This is a low-level question, but I am very curious about the reason for limma calculating the residual standard deviation (sigma
) in lmFit
(or more precisely, lm.series
) as:
# 1. lm.series
sqrt(mean(out$effects[-(1:out$rank)]^2))
rather than:
# 2. what I would expect
x <- out$residuals
sqrt(sum((x - mean(x))^2) / (length(x) - out$rank))
Is there a numerical advantage of using the former, or some special case in which it would give different result?
Would anyone be able to provide a reference on this way of calculating the residual standard deviation?

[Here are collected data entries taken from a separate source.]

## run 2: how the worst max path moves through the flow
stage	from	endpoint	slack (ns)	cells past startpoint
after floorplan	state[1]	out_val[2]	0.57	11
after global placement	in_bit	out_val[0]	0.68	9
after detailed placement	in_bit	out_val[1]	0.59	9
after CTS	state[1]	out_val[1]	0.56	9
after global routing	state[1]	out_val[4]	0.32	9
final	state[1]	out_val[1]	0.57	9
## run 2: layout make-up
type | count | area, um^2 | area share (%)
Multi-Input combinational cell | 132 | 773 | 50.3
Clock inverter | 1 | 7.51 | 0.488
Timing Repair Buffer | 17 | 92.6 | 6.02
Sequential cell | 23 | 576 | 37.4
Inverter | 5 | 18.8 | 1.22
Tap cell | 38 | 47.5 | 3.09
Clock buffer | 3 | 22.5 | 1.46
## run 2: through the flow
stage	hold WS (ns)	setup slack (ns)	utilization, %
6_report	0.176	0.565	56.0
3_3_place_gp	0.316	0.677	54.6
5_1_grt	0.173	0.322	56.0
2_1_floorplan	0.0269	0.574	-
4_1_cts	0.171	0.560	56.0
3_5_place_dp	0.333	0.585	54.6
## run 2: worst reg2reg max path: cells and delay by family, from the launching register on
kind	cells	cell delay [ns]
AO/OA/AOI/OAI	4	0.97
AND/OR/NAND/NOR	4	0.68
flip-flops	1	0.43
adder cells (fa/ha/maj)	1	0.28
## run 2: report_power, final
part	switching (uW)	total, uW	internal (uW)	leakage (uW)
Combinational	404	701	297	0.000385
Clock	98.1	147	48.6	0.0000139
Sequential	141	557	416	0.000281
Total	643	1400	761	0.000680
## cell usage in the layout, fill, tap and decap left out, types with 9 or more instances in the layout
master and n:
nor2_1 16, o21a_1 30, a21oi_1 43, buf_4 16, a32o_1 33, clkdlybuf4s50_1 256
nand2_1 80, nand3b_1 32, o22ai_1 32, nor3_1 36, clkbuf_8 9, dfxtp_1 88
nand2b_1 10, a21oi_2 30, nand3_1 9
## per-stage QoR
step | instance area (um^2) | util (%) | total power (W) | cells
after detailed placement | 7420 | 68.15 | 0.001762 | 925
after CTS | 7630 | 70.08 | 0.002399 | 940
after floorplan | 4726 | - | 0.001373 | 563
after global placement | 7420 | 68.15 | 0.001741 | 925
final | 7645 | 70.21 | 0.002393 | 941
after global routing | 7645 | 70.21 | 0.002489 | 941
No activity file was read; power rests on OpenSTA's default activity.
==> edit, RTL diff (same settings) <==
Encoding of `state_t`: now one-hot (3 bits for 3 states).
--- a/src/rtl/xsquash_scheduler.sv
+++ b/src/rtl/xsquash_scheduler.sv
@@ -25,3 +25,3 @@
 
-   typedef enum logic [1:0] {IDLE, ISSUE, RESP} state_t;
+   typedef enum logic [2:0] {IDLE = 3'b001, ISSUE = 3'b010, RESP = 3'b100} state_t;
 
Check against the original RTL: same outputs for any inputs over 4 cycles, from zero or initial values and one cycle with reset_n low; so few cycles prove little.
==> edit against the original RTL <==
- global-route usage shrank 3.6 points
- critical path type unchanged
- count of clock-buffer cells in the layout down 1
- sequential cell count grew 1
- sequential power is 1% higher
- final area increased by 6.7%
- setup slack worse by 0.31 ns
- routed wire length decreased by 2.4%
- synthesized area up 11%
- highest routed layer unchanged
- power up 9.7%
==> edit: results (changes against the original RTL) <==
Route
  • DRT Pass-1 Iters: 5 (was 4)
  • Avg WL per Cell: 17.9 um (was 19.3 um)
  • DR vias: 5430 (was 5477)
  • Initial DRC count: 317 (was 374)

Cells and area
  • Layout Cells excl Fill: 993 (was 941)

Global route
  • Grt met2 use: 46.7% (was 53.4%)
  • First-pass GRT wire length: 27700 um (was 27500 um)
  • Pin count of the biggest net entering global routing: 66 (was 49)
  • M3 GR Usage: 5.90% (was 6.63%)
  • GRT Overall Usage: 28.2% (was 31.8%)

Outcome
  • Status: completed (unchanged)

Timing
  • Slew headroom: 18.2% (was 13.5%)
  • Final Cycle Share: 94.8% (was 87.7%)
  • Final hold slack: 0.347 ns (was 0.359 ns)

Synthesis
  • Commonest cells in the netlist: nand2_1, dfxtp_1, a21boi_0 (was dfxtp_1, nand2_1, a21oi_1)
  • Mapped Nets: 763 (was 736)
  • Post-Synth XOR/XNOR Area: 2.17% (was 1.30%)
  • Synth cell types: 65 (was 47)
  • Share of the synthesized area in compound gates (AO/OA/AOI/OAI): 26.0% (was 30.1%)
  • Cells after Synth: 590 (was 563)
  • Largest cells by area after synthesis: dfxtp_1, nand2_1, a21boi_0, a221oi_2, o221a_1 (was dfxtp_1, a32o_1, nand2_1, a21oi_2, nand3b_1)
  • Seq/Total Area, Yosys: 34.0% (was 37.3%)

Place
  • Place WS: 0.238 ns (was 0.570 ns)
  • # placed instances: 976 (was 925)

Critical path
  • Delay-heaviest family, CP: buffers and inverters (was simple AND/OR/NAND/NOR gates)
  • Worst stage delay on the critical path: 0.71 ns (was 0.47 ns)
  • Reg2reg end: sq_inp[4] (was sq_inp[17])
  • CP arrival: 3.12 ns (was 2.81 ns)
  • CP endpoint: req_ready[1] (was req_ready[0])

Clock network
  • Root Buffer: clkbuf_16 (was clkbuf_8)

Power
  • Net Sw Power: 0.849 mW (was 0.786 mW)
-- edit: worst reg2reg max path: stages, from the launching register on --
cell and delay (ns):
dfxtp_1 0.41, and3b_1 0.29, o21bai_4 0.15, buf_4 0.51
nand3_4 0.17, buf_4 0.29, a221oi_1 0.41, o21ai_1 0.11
[src/rtl/bpu_resolve_if.sv]
// Prediction push and execute resolution bundle between
// the fetch/BPU stage and the branch resolve queue.
interface bpu_resolve_if #(
  parameter int AW = 8
) ();
  logic          pred_valid_i;
  logic          pred_ready_o;
  logic          pred_taken_i;
  logic [AW-1:0] pred_pc_i;
  logic [AW-1:0] pred_target_i;
  logic          res_valid_i;
  logic          res_taken_i;
  logic [AW-1:0] res_target_i;

  modport slave (
    input  pred_valid_i, pred_taken_i,
    input  pred_pc_i, pred_target_i,
    input  res_valid_i, res_taken_i,
    input  res_target_i,
    output pred_ready_o
  );

  modport master (
    output pred_valid_i, pred_taken_i,
    output pred_pc_i, pred_target_i,
    output res_valid_i, res_taken_i,
    output res_target_i,
    input  pred_ready_o
  );
endinterface

[src/rtl/bpu_resolve_queue.sv]
// In-order queue of branch predictions; checks each against
// execute's outcome, updates the BPU and flushes on mispredict.
module bpu_resolve_queue #(
  parameter int DEPTH      = 4,
  parameter int ADDR_WIDTH = 8,
  parameter int CNT_WIDTH  = 16
) (
  input  logic                      clk_i,
  input  logic                      rst_i,
  bpu_resolve_if.slave              bus,
  output logic                      upd_valid_o,
  output logic                      conditional_jump_o,
  output logic                      shouldnt_jump_o,
  output logic [ADDR_WIDTH-1:0]     upd_pc_o,
  output logic                      flush_o,
  output logic [ADDR_WIDTH-1:0]     redirect_pc_o,
  output logic [$clog2(DEPTH):0]    count_o,
  output logic [CNT_WIDTH-1:0]      mispredict_cnt_o,
  output logic                      underflow_o
);
  localparam int PW = $clog2(DEPTH);

  typedef struct packed {
    logic                  taken;
    logic [ADDR_WIDTH-1:0] pc;
    logic [ADDR_WIDTH-1:0] target;
  } entry_t;

  typedef enum logic {RUN, FLUSH} state_t;

  state_t state_q, state_d;
  entry_t mem_q [DEPTH];
  entry_t head, wentry;

  logic [PW:0] wr_q, wr_d, rd_q, rd_d, cnt;
  logic run, full, ready, pop, mis, push;

  logic                  upd_v_q, upd_v_d;
  logic                  cj_q, cj_d;
  logic                  sj_q, sj_d;
  logic                  fl_q, fl_d;
  logic                  uf_q, uf_d;
  logic [ADDR_WIDTH-1:0] upc_q, upc_d;
  logic [ADDR_WIDTH-1:0] rpc_q, rpc_d;
  logic [CNT_WIDTH-1:0]  mc_q, mc_d;

  assign cnt   = wr_q - rd_q;
  assign full  = (wr_q[PW] != rd_q[PW]) &&
                 (wr_q[PW-1:0] == rd_q[PW-1:0]);
  assign head  = mem_q[rd_q[PW-1:0]];
  assign run   = (state_q == RUN);
  assign ready = run && !full;
  assign pop   = run && bus.res_valid_i && (cnt != '0);
  assign mis   = pop &&
                 ((head.taken != bus.res_taken_i) ||
                  (bus.res_taken_i &&
                   (head.target != bus.res_target_i)));
  // A mispredict squashes the same-cycle push along with the queue
  assign push  = bus.pred_valid_i && ready && !mis;

  assign wentry = '{taken:  bus.pred_taken_i,
                    pc:     bus.pred_pc_i,
                    target: bus.pred_target_i};

  always_comb begin
    state_d = RUN;
    wr_d    = wr_q;
    rd_d    = rd_q;
    upd_v_d = pop;
    cj_d    = pop && bus.res_taken_i;
    sj_d    = pop && head.taken && !bus.res_taken_i;
    fl_d    = mis;
    upc_d   = upc_q;
    rpc_d   = rpc_q;
    mc_d    = mc_q;
    uf_d    = uf_q;
    unique case (1'b1)
      !run: state_d = RUN;
      mis: begin
        state_d = FLUSH;
        rd_d    = wr_q;
      end
      default: begin
        if (push) wr_d = wr_q + 1'b1;
        if (pop)  rd_d = rd_q + 1'b1;
      end
    endcase
    if (pop) upc_d = head.pc;
    if (mis) begin
      rpc_d = bus.res_taken_i ? bus.res_target_i
                              : head.pc + ADDR_WIDTH'(1);
      if (~&mc_q) mc_d = mc_q + 1'b1;
    end
    if (run && bus.res_valid_i && (cnt == '0)) uf_d = 1'b1;
  end

  always_ff @(posedge clk_i) begin
    if (rst_i) begin
      state_q <= RUN;
      wr_q    <= '0;
      rd_q    <= '0;
      upd_v_q <= 1'b0;
      cj_q    <= 1'b0;
      sj_q    <= 1'b0;
      fl_q    <= 1'b0;
      upc_q   <= '0;
      rpc_q   <= '0;
      mc_q    <= '0;
      uf_q    <= 1'b0;
    end else begin
      state_q <= state_d;
      wr_q    <= wr_d;
      rd_q    <= rd_d;
      upd_v_q <= upd_v_d;
      cj_q    <= cj_d;
      sj_q    <= sj_d;
      fl_q    <= fl_d;
      upc_q   <= upc_d;
      rpc_q   <= rpc_d;
      mc_q    <= mc_d;
      uf_q    <= uf_d;
    end
  end

  always_ff @(posedge clk_i) begin
    if (!rst_i && push) mem_q[wr_q[PW-1:0]] <= wentry;
  end

  assign bus.pred_ready_o    = ready;
  assign upd_valid_o         = upd_v_q;
  assign conditional_jump_o  = cj_q;
  assign shouldnt_jump_o     = sj_q;
  assign upd_pc_o            = upc_q;
  assign flush_o             = fl_q;
  assign redirect_pc_o       = rpc_q;
  assign count_o             = cnt;
  assign mispredict_cnt_o    = mc_q;
  assign underflow_o         = uf_q;
endmodule

[src/flat_wrapper.sv]
// flat-port wrapper written by rule: the top's interface ports become plain ports
module bpu_resolve_queue_flat 
#(
  parameter int DEPTH      = 4,
  parameter int ADDR_WIDTH = 8,
  parameter int CNT_WIDTH  = 16
)
  (clk_i, rst_i, upd_valid_o, conditional_jump_o, shouldnt_jump_o, upd_pc_o, flush_o, redirect_pc_o, count_o, mispredict_cnt_o, underflow_o, bus_pred_valid_i, bus_pred_taken_i, bus_pred_pc_i, bus_pred_target_i, bus_res_valid_i, bus_res_taken_i, bus_res_target_i, bus_pred_ready_o);
  bpu_resolve_if #(.AW(8)) bus_i ();
  input  logic clk_i;
  input  logic rst_i;
  output logic upd_valid_o;
  output logic conditional_jump_o;
  output logic shouldnt_jump_o;
  output logic [ADDR_WIDTH-1:0] upd_pc_o;
  output logic flush_o;
  output logic [ADDR_WIDTH-1:0] redirect_pc_o;
  output logic [$clog2(DEPTH):0] count_o;
  output logic [CNT_WIDTH-1:0] mispredict_cnt_o;
  output logic underflow_o;
  input wire logic [$bits(bus_i.pred_valid_i)-1:0] bus_pred_valid_i;
  input wire logic [$bits(bus_i.pred_taken_i)-1:0] bus_pred_taken_i;
  input wire logic [$bits(bus_i.pred_pc_i)-1:0] bus_pred_pc_i;
  input wire logic [$bits(bus_i.pred_target_i)-1:0] bus_pred_target_i;
  input wire logic [$bits(bus_i.res_valid_i)-1:0] bus_res_valid_i;
  input wire logic [$bits(bus_i.res_taken_i)-1:0] bus_res_taken_i;
  input wire logic [$bits(bus_i.res_target_i)-1:0] bus_res_target_i;
  output wire logic [$bits(bus_i.pred_ready_o)-1:0] bus_pred_ready_o;
  assign bus_i.pred_valid_i = bus_pred_valid_i;
  assign bus_i.pred_taken_i = bus_pred_taken_i;
  assign bus_i.pred_pc_i = bus_pred_pc_i;
  assign bus_i.pred_target_i = bus_pred_target_i;
  assign bus_i.res_valid_i = bus_res_valid_i;
  assign bus_i.res_taken_i = bus_res_taken_i;
  assign bus_i.res_target_i = bus_res_target_i;
  assign bus_pred_ready_o = bus_i.pred_ready_o;
  bpu_resolve_queue #(.DEPTH(DEPTH), .ADDR_WIDTH(ADDR_WIDTH), .CNT_WIDTH(CNT_WIDTH)) u_core (.clk_i(clk_i), .rst_i(rst_i), .bus(bus_i), .upd_valid_o(upd_valid_o), .conditional_jump_o(conditional_jump_o), .shouldnt_jump_o(shouldnt_jump_o), .upd_pc_o(upd_pc_o), .flush_o(flush_o), .redirect_pc_o(redirect_pc_o), .count_o(count_o), .mispredict_cnt_o(mispredict_cnt_o), .underflow_o(underflow_o));
endmodule
[config.mk]
export PLATFORM = sky130hd
export DESIGN_NAME = bpu_resolve_queue_flat
export DESIGN_NICKNAME = d
export VERILOG_FILES = /design/src/rtl/bpu_resolve_if.sv /design/src/rtl/bpu_resolve_queue.sv /design/src/flat_wrapper.sv
export SDC_FILE = /design/constraint.sdc
export NUM_CORES = 1
export LEC_CHECK = 0
export ABC_CLOCK_PERIOD_IN_PS = 4200
export CORE_AREA = 4 4 136 99
export DETAILED_ROUTE_END_ITERATION = 8
export DIE_AREA = 0 0 140 103
export PLACE_DENSITY_LB_ADDON = 0.3
export SLEW_MARGIN = 20
export SYNTH_ARGS = -nofsm -noshare
export SYNTH_HDL_FRONTEND = slang
export SYNTH_SLANG_ARGS = --single-unit
[constraint.sdc]
create_clock -name clk_i -period 4.2 [get_ports clk_i]
set_clock_uncertainty 0.2 [all_clocks]
set_input_delay 0.63 -clock clk_i [delete_from_list [all_inputs] [get_ports clk_i]]
set_output_delay 0.63 -clock clk_i [all_outputs]
set_load 0.1 [all_outputs]
==> run summary <==
The worst register-to-register path has a setup slack of 0.57 ns. The clock reaches the later pin of the worst-skew pair after 0.41 ns. The dominant register cell in the synthesized netlist is edfxtp_1. The relative contribution of the clock network to total power is 30.9%.

The arrival time at the worst endpoint came out at 3.57 ns. The post-CTS resize count came out at 0. The capture point of the worst reg-to-reg path is u_core.mem_q[3][8]$_DFFE_PP_. The final count of hold timing violations came out at 0.

The run finished with clean final reports. The total of flip-flops plus latches after synthesis came out at 113. The initial core utilization came out at 39.4%.

The average size of a mapped cell is 13.3 µm². Clock tree synthesis selected as its root buffer the cell clkbuf_16. Leaving out fill and tap cells, the most frequent cells in the layout are 68 x edfxtp_1, 67 x clkdlybuf4s50_1, 45 x dfxtp_1. The core region area came out at 12200 µm². The required time of the critical path came out at 4.14 ns.

The total of max-cap violations came out at 0. The static leakage power is 2.23 nW. The setup fix buffers added after clock tree synthesis is 0. The post-route worst hold slack is 0.272 ns. The top fanout value on the critical path came out at 25. The count of unresolved DRC violations after routing is 0.

The pin count of the biggest net entering global routing is 50. The register area share after synthesis came out at 61.4%. At the pin with the least slew margin, the transition time is 0.981 ns. TritonCTS built the clock tree.

The die boundary height came out at 103 µm. For this design the total switching power over the nets is 1.87 mW. The clock transition at the registers of the reported paths is 0.05 ns. The reg-to-reg startpoint is u_core.wr_q[0]$_SDFFE_PP0P_. Across every metal layer, demand over resource in global routing totals 15.8%. The die covers 14400 µm².

The number of library cell types mapped by synthesis is 46. The number of antenna violations at the first check in global routing came out at 0. The detail route stage leaves a number of antenna-violating nets equal to 0. After global routing the overflow that remains totals 0. The path depth of the worst reg2reg path came out at 11. The internal power component is 2.84 mW.

The width of the die is 140 µm. The count of mapped cells out of synthesis is 361. The per-cell via count in the routed design is 5.12. The length of the first detailed-routing pass in iterations is 5.

The most common cell after layout, fill and taps aside is edfxtp_1. The highest attainable clock frequency is 276 MHz. The share of total power dissipated in sequential elements is 30.9%. In this run the worst hold path is classified as flip-flop to flip-flop. The ratio of final minimum period to clock period is 86.4%. The layout overhead on the synthesized area is 31.2%. The most critical setup path has its endpoint at u_core.mem_q[3][8]$_DFFE_PP_.

The net switching fraction of the power came out at 39.7%. The layout has 1045 filler cells. The antenna diode count is 0. The fraction of layout cells with a size suffix above 1 is 15.0%. The fraction of the core area covered by cells at the end of the flow came out at 51.6%. The max-slew violation total from the final report was 0. Counting flops with a built-in enable in the synthesized netlist gives 68. The total wire length came out at 10900 µm.

The first global-routing pass estimated 17100 µm of wire. In the synthesized netlist the async set-or-reset flop fraction comes to 0%. Across the VDD grid, the largest voltage drop is 0.355 mV. The setup path with the least slack is of type flip-flop to flip-flop. The congestion estimate from routability-driven global placement came to 0.841. The number of warning messages in the yosys log is 0. The combinational share of power came out at 38.2%. Setup repair after global routing left no endpoint under its margin. The post-detailed-route wirelength per cell is 17.7 µm. The worst setup path is captured at a flip-flop.

The deepest level of the CTS H-tree is 4. The power per cell area is 749 nW/µm². The count of pins on the block boundary came out at 71. The row count came out at 34. The count of clock tree sinks came out at 113. The shortest period the worst path allows came out at 3.63 ns. The netlist area before placement is 4790 µm². The net count after synthesis came out at 401. Clock tree synthesis inserted a total of 17 buffers. The net count reported at finish is 482. The count of buffers inserted at the top-level ports is 70. The count of routing violations after the opening detailed-route iteration came out at 209. The critical path starts at u_core.wr_q[0]$_SDFFE_PP0P_. The count of final setup violators came out at 0.

The number of global-route vias before repair is 3159. The number of vias after detailed routing is 3151. The worst slew margin relative to its limit came out at 34.4%. The number of hold buffers added after CTS is 0. The maximum clock insertion buffer count is 2.

The total negative slack came out at 0 ns. The kind of start point of the critical path is a flip-flop. The placed wire-length estimate after detailed placement came out at 7340 µm.
cells in the mapped netlist (9+ instances only):
master / instances / area (µm²)
mux2i_1: 13 / 130
o21ai_0: 12 / 60.1
nand3_1: 9 / 45.0
edfxtp_1: 68 / 2040
dfxtp_1: 45 / 901
and3_1: 15 / 93.8
mux4_2: 15 / 338
ha_1: 9 / 113
a21oi_1: 19 / 95.1
xor2_1: 17 / 149
nand4_1: 9 / 56.3
nand2_1: 29 / 109
nor2_1: 24 / 90.1
registers in the layout (all words and copies together), names as in the netlist, named ones only:
| signal | flops |
|---|---|
| u_core.conditional_jump_o | 1 |
| u_core.flush_o | 1 |
| u_core.mem_q | 68 |
| u_core.mispredict_cnt_o | 16 |
| u_core.rd_q | 3 |
| u_core.redirect_pc_o | 8 |
| u_core.shouldnt_jump_o | 1 |
| u_core.underflow_o | 1 |
| u_core.upd_pc_o | 8 |
| u_core.upd_valid_o | 1 |
| u_core.wr_q | 3 |
power by group through the flow:
stage / registers, mW / clock network, mW / logic, mW
after floorplan: 2.02 / 0 / 0.824
after global placement: 1.47 / 0 / 1.78
after detailed placement: 1.47 / 0 / 1.81
after CTS: 1.45 / 1.48 / 1.81
after global routing: 1.47 / 1.54 / 1.90
final: 1.45 / 1.45 / 1.80
worst min path at each step:
stage | start | to | slack [ns] | depth (start not counted)
final | u_core.redirect_pc_o[3]$_SDFFE_PP0P_ | u_core.redirect_pc_o[3]$_SDFFE_PP0P_ | 0.27 | 2
after global routing | u_core.redirect_pc_o[2]$_SDFFE_PP0P_ | u_core.redirect_pc_o[2]$_SDFFE_PP0P_ | 0.28 | 2
after CTS | u_core.redirect_pc_o[2]$_SDFFE_PP0P_ | u_core.redirect_pc_o[2]$_SDFFE_PP0P_ | 0.28 | 2
after detailed placement | u_core.underflow_o$_SDFFE_PP0P_ | u_core.underflow_o$_SDFFE_PP0P_ | 0.27 | 2
after global placement | u_core.redirect_pc_o[2]$_SDFFE_PP0P_ | u_core.redirect_pc_o[2]$_SDFFE_PP0P_ | 0.26 | 2
after floorplan | u_core.rd_q[0]$_SDFFE_PP0N_ | flip-flop | 0.29 | 2
per-stage QoR:
stage               power, mW  instance area [µm²]  std cells  worst slack (ns)
floorplan                2.85                 4800        361            0.0616
global placement         3.25                 5690        585             0.692
detailed placement       3.28                 5690        585             0.574
CTS                      4.74                 6280        615             0.571
global route             4.91                 6280        615             0.365
finish                   4.70                 6280        615             0.573
critical path, cell delays in order (launching register included):
cell and delay [ns]:
dfxtp_1 0.38, inv_1 0.12, ha_1 0.21, fa_1 0.36, xnor3_1 0.19, and3_1 0.20
nand3b_4 0.35, nor2_4 0.31, nand2_2 0.30, and3_1 0.31, nor2b_1 0.13, buf_4 0.25
logic make-up (layout without fill, tap and decap cells):
kind of cell | Yosys count | count (layout) | synth area share (%)
flops | 113 | 113 | 61.4
compound gates | 44 | 44 | 5.43
mux | 30 | 30 | 10.2
buf+inv | 23 | 115 | 2.19
xor+xnor | 24 | 24 | 4.68
fa+ha+maj | 10 | 10 | 2.77
simple gates | 117 | 117 | 13.2
final cells by class:
type	instances	area, µm²	area share [%]
sequential	113	2940	46.8
multi-input combinational	225	1760	28.1
timing repair buffer	78	751	11.9
clock buffer	18	429	6.83
tap	162	203	3.23
clock inverter	12	168	2.67
inverter	7	26.3	0.418
routing by layer:
metal,wire [µm],GRT usage [%],up-vias
li1,-,-,1504
met1,4980,21.0,1541
met2,5210,24.9,96
met3,576,4.68,10
met4,126,5.66,0
met5,0,0,-
Power figures use the tool's default switching activity.
==> edit 1, RTL diff (same flow settings) <==
`mc_q` no longer has a reset.
--- a/src/rtl/bpu_resolve_queue.sv
+++ b/src/rtl/bpu_resolve_queue.sv
@@ -105,7 +105,6 @@
       fl_q    <= 1'b0;
       upc_q   <= '0;
       rpc_q   <= '0;
-      mc_q    <= '0;
       uf_q    <= 1'b0;
     end else begin
       state_q <= state_d;
@@ -117,9 +116,12 @@
       fl_q    <= fl_d;
       upc_q   <= upc_d;
       rpc_q   <= rpc_d;
-      mc_q    <= mc_d;
       uf_q    <= uf_d;
     end
+  end
+
+  always_ff @(posedge clk_i) begin
+    mc_q <= mc_d;
   end
 
   always_ff @(posedge clk_i) begin
Check against the original RTL: differs if rst_i is asserted again (counterexample within 4 cycles, from zero or initial values and one cycle with rst_i high); with rst_i held inactive, the same outputs for 10 cycles.
==> edit 1 against the original RTL <==
  * Maximum frequency increased by 2.0%
  * Setup slack better by 70 ps
  * Sequential cell count unchanged
  * Cell count fell by 0.49%
  * Wire length down 2.4%
  * Synthesized area is 2.7% higher
  * Cell area is 2.3% higher
  * Count of clock-buffer cells in the layout down 1
  * Utilization up 1.2 points
  * Synthesized cell count decreased by 2.5%
  * Largest cell class unchanged
Power is left out: the tool's default activity adds up to more than one toggle a clock period on the data nets, which glitch-free logic cannot reach.
==> edit 1: results (changes against the original RTL) <==
- Buffer count from post-CTS setup fixing: 0 (unchanged)
- Most area-consuming cells after synthesis: sky130_fd_sc_hd__edfxtp_1 (51%), sky130_fd_sc_hd__dfxtp_1 (12%), sky130_fd_sc_hd__mux2i_1 (4.7%), sky130_fd_sc_hd__mux4_2 (4.6%), sky130_fd_sc_hd__xor2_1 (3.0%)
- Arr. time, crit path: 3460 ps (-110 ps)
- Max-capacitance violation count: 0 (unchanged)
- Post-cts repair resize count: 0 (unchanged)
- Clock Latency Late Sink: 410 ps (about the same)
- First-pass detailed-route iteration total: 4 (-1)
- Total routing resource utilization after global routing: 15.8% (+0.063 points)
- Slowest cell on the critical path: sky130_fd_sc_hd__dfxtp_1
- Number of different library cells in the post-synthesis netlist: 50 (+8.7%)
- Number of buffers inserted during clock tree synthesis: 17 (unchanged)
- Sequential element share of the synthesized area: 63.1% (+1.7 points)
- Max-slew violation total from the final report: 0 (unchanged)
- Detailed Route Iter0 Violations: 187 (-11%)
- Outcome: finished clean
- Maximum number of pins on one net before global-route repair: 33 (-34%)
- Antenna violations before repair: 0 (unchanged)
- Number of endpoints failing setup at the final stage: 0 (unchanged)
- Net count, final: 477 (-1.0%)
- Overall via count from detail_route: 3,077 (-2.3%)
- Area post-placement: 0.00582 mm^2 (+2.3%)
- Max FO, Critical Path: 17 (-32%)
- Clock tree root driver cell: sky130_fd_sc_hd__clkbuf_16
- Layout fillers: 1,028 (-1.6%)
- Final wirelength: 10,600 um (-2.4%)
- Actual transition at the worst max-transition pin: 1010 ps (+25.0 ps)
- Worst path max stage delay: 420 ps (+40 ps)
- Async set-or-reset flop fraction in the synthesized netlist: 0% (unchanged)
- Type of the tightest min-delay check: reg -> reg
- Post-Synth Adder-Cell Area: 2.70% (-0.072 points)
- Number of synthesized flops with an enable pin: 84 (+24%)
- DRC viols: 0 (unchanged)
- Number of flip-flops in the largest register: 68 (unchanged)
- Number of global-route vias before repair: 3,239 (+2.5%)
- R2r setup slk: 640 ps (+70 ps)
- Clock transition at the register clock pins on the worst setup and hold paths after CTS: 50 ps (about the same)
- Count of synthesis-stage warnings from yosys: 0 (unchanged)
- Post-synth top cells: sky130_fd_sc_hd__edfxtp_1 (84), sky130_fd_sc_hd__nand2_1 (32), sky130_fd_sc_hd__dfxtp_1 (29)
- Sum of net half-perimeters after detailed placement: 7660 um (+4.2%)
- Post-Synth XOR/XNOR Area: 6.34% (+1.7 points)
- Compound-Gate Fraction of Synth Area: 6.13% (+0.70 points)
- Mux share of post-synthesis cell area: 9.80% (-0.44 points)
- Depth of the CTS H-tree: 4 (unchanged)
- Number of nets produced by synthesis: 392 (-2.2%)
- Maximum buffer depth of the clock tree: 2 (unchanged)
- Final Wtd Congestion: 0.781 (-7.1%)
- Fraction of final layout cells with drive strength greater than 1: 14.7% (-0.34 points)
- First-pass GRT wire length: 17,100 um (+0.45%)
[edit 1: layer usage]
metal  vias to the layer above  global-route usage, %  wire length (um)
met5                         -                      0                 0
met4                         0                   6.25               192
met3                        17                   5.24               589
met2                        77                   25.0              4830
met1                      1511                   20.5              5020
li1                       1472                      -                 -
[edit 1: final cells by class]
type,count,area (um^2),area share (%)
clock buffer,17,425,6.62
clock inverter,15,185,2.88
inverter,12,45.0,0.701
multi-input combinational,212,1690,26.3
sequential,113,3100,48.3
tap,162,203,3.15
timing repair buffer,81,776,12.1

In my comparisons, the two are very comparable (mean absolute difference on the order of 1e-17), though I do not have a good intuition for the maths of effects
.
Initially, I thought that it might be related to performance, but a simple benchmark suggests that the second option is actually faster:
- 690 ms ± 17.5 ms per loop (mean ± std. dev. of 7 runs, 100000 loops each)
- 455 ms ± 28.8 ms per loop (mean ± std. dev. of 7 runs, 100000 loops each)
Also, the latter gives results closer to the R's stats::sigma
function:
stats::sigma(lm(y ~ X))
with the mean absolute difference on the order of 1e-19 for my test dataset (1e-17 for the lm.series
implementation).
Thank you for taking the time to answer this question, I really appreciate it. I find the second reference very useful. Thank you!